Work order:
Copy out exactly the lines from the first line of the material below through the line containing "a21oi_1 | 54 |", and nothing beyond them.
::::
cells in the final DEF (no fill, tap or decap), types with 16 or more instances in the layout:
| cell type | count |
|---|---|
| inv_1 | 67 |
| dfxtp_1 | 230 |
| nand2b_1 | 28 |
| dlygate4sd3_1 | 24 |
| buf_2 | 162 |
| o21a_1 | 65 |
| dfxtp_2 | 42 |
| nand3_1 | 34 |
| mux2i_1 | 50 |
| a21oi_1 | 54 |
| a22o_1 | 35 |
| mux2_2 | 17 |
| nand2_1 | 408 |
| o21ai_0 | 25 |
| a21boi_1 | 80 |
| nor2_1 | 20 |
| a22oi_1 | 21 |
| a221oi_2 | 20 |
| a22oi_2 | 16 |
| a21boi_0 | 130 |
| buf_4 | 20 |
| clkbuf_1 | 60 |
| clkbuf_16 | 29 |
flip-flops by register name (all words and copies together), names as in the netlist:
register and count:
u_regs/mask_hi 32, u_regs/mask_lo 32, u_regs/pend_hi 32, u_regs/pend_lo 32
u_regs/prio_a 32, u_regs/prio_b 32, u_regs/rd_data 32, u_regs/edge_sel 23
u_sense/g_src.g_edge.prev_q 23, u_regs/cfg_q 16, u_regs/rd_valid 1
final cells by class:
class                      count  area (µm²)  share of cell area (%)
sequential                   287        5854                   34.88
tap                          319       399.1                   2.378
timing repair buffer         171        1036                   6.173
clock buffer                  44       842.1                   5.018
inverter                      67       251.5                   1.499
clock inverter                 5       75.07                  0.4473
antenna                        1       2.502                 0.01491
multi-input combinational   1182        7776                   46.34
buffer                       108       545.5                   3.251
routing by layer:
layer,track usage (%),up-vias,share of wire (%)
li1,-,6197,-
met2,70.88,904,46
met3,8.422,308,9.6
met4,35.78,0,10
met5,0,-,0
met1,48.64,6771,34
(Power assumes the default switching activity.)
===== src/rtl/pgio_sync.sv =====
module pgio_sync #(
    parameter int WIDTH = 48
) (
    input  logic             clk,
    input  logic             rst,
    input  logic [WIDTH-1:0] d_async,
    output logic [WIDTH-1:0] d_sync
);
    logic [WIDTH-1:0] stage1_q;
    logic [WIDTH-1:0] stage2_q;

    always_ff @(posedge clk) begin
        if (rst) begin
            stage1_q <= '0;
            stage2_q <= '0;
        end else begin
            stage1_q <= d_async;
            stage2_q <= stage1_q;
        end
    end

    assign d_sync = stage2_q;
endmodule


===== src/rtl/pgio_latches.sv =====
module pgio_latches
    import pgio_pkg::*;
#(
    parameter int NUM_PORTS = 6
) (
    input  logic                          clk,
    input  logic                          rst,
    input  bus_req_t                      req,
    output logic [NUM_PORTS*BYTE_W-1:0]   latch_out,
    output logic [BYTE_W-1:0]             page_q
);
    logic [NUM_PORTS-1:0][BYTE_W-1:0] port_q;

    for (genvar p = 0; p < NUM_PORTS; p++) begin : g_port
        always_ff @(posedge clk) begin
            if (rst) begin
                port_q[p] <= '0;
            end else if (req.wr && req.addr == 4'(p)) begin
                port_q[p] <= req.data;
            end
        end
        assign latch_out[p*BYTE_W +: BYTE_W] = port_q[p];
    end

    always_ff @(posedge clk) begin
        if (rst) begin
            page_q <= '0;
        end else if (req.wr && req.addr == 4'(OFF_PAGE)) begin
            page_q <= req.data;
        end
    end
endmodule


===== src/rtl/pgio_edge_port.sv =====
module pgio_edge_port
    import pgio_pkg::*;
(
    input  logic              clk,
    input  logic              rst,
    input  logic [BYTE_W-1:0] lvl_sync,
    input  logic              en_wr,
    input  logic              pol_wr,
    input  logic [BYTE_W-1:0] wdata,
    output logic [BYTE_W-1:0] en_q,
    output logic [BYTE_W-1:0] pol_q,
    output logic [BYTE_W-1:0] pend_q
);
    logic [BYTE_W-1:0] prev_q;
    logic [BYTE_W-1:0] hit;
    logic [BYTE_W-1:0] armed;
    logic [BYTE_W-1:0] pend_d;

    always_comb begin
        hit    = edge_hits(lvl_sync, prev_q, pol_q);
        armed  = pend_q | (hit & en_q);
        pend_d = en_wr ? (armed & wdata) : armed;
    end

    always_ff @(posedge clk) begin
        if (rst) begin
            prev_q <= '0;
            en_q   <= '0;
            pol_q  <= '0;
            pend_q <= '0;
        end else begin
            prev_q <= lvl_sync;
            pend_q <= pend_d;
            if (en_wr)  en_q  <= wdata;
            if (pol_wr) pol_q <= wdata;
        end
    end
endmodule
::::
Written answer:
cells in the final DEF (no fill, tap or decap), types with 16 or more instances in the layout:
| cell type | count |
|---|---|
| inv_1 | 67 |
| dfxtp_1 | 230 |
| nand2b_1 | 28 |
| dlygate4sd3_1 | 24 |
| buf_2 | 162 |
| o21a_1 | 65 |
| dfxtp_2 | 42 |
| nand3_1 | 34 |
| mux2i_1 | 50 |
| a21oi_1 | 54 |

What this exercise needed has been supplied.